A new report has warned that the UK and Welsh governments must do more to address the widening broadband gap between Wales and the rest of the country as “a matter of urgency.”

The Commons Welsh Affairs Committee has said that although Wales has historically lagged behind the rest of the UK in broadband provision, the gap has been closing in recent years, only for that trend to be reversed.

The Committee said that broadband “slowspots” and “notspots” were hindering the operations of existing businesses and discouraging new businesses from moving to the country, harming the local economy. It added that a good broadband connection was essential for businesses, the economy and addressing social exclusion.

Wales broadband

suffolk rural country sheep farm © dibrova ShutterstockWithout action, the UK government risks missing its target of having the “best broadband in Europe” by providing superfast broadband to the UK by 2015, the committee said. Also the Welsh government would fail with its more ambitious target of providing all Welsh businesses with access to next generation broadband by the “middle of 2016.”

“Access to fast internet connection is essential to businesses and the economy in Wales. Broadband will become an increasingly important generator of economic success and a means of addressing social exclusion,” said David Davies MP, chair of the committee. “Both Governments have extremely ambitious targets for broadband provision and there is little time left to meet them. Wales must continue to receive the funding and political leadership to ensure that broadband provision is at the very least in line with the rest of the UK, and that the remaining “slowspots” and “notspots” in Wales are eradicated as a matter of urgency.”

“Both Governments must consider all possible ways of achieving this quickly,” he added. “The roll-out of higher profile ‘superfast’ broadband must not detract from the highest priority, namely that everyone has a good, useable connection.”
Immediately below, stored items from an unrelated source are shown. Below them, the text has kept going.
### config.mk
export PLATFORM = sky130hd
export DESIGN_NAME = tdpt_rem
export DESIGN_NICKNAME = d
export VERILOG_FILES = /design/src/tdpt_pkg.sv /design/src/tdpt_rem.sv
export SDC_FILE = /design/constraint.sdc
export NUM_CORES = 1
export LEC_CHECK = 0
export ABC_AREA = 1
export BUFFER_PORTS_ARGS = -buffer_cell sky130_fd_sc_hd__buf_2
export CORE_UTILIZATION = 44
export CTS_CLUSTER_DIAMETER = 40
export DETAILED_ROUTE_END_ITERATION = 8
export PLACE_DENSITY = 0.66
export SETUP_SLACK_MARGIN = 0.15
export SYNTH_ARGS = -nofsm -noshare
export SYNTH_HDL_FRONTEND = slang
export SYNTH_SLANG_ARGS = --single-unit
### constraint.sdc
create_clock -name clk_i -period 1.6 [get_ports clk_i]
set_input_delay 0.32 -clock clk_i [delete_from_list [all_inputs] [get_ports clk_i]]
set_output_delay 0.32 -clock clk_i [all_outputs]
set_load 0.01 [all_outputs]
### src/tdpt_pkg.sv
// Package for the trial-division prime test.
// Holds widths, the sequencer state type and the divider result type.
// No dependencies.
`timescale 1ns / 1ps

package tdpt_pkg;

  // Width of the value port and of the tested value.
  localparam int unsigned ValuePortWidth = 16;
  localparam int unsigned ValueWidth     = 16;

  // Trial divisor: holds up to 2**ceil(W/2), the first divisor past the root.
  localparam int unsigned DivWidth = (ValueWidth + 1) / 2 + 1;
  // Running square of the divisor.
  localparam int unsigned SqWidth  = ValueWidth + 2;
  // Bit counter of the remainder unit.
  localparam int unsigned CntWidth = $clog2(ValueWidth + 1);

  typedef enum logic [4:0] {
    StIdle  = 5'b00001,
    StCheck = 5'b00010,
    StStart = 5'b00100,
    StWait  = 5'b01000,
    StOut   = 5'b10000
  } state_e;

  // Remainder unit status back to the sequencer.
  typedef struct packed {
    logic done;
    logic zero;
  } rem_status_t;

endpackage

### src/tdpt_rem.sv
// Restoring remainder unit: one dividend bit per cycle.
// Depends on tdpt_pkg.
`timescale 1ns / 1ps

module tdpt_rem import tdpt_pkg::*; (
  input  logic                  clk_i,
  input  logic                  rst_ni,
  input  logic                  start_i,
  input  logic [ValueWidth-1:0] dividend_i,
  input  logic [DivWidth-1:0]   divisor_i,
  output rem_status_t           status_o
);

  logic [ValueWidth-1:0] dvd_q, dvd_d;
  logic [DivWidth-1:0]   rem_q, rem_d;
  logic [DivWidth-1:0]   dsr_q, dsr_d;
  logic [CntWidth-1:0]   cnt_q, cnt_d;
  logic                  busy_q, busy_d;
  logic                  done_q, done_d;
  logic [DivWidth:0]     shifted;
  logic [DivWidth:0]     diff;

  assign shifted = {rem_q, dvd_q[ValueWidth-1]};
  assign diff    = shifted - {1'b0, dsr_q};

  always_comb begin
    dvd_d  = dvd_q;
    rem_d  = rem_q;
    dsr_d  = dsr_q;
    cnt_d  = cnt_q;
    busy_d = busy_q;
    done_d = 1'b0;
    if (start_i) begin
      dvd_d  = dividend_i;
      rem_d  = '0;
      dsr_d  = divisor_i;
      cnt_d  = CntWidth'(ValueWidth);
      busy_d = 1'b1;
    end else if (busy_q) begin
      dvd_d = dvd_q << 1;
      // keep the difference unless it went negative
      rem_d = diff[DivWidth] ? shifted[DivWidth-1:0] : diff[DivWidth-1:0];
      cnt_d = cnt_q - CntWidth'(1);
      if (cnt_q == CntWidth'(1)) begin
        busy_d = 1'b0;
        done_d = 1'b1;
      end
    end
  end

  always_ff @(posedge clk_i or negedge rst_ni) begin
    if (!rst_ni) begin
      busy_q <= 1'b0;
      done_q <= 1'b0;
      cnt_q  <= '0;
    end else begin
      busy_q <= busy_d;
      done_q <= done_d;
      cnt_q  <= cnt_d;
    end
  end

  always_ff @(posedge clk_i) begin
    dvd_q <= dvd_d;
    rem_q <= rem_d;
    dsr_q <= dsr_d;
  end

  assign status_o.done = done_q;
  assign status_o.zero = (rem_q == '0);

endmodule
It called on Ofcom to undertake a study to evaluate whether satellite broadband should be supported more vigorously in Wales and said that the perpetually-delayed auction of 4G spectrum should ensure that services are available to at least 98 percent of the Welsh population.

It also said that Ofcom should ensure that BT’s market power is regulated effectively. BT won the BDUK funding available for Wales in July, but the Welsh government has had to delay laying down fibre to see if BT receives approval from the European Commission. BT has won all of the BDUK contracts so far, raising questions about competition.

Last year, Wales was allocated £56.9 million by the Department for Culture, Media and Sport.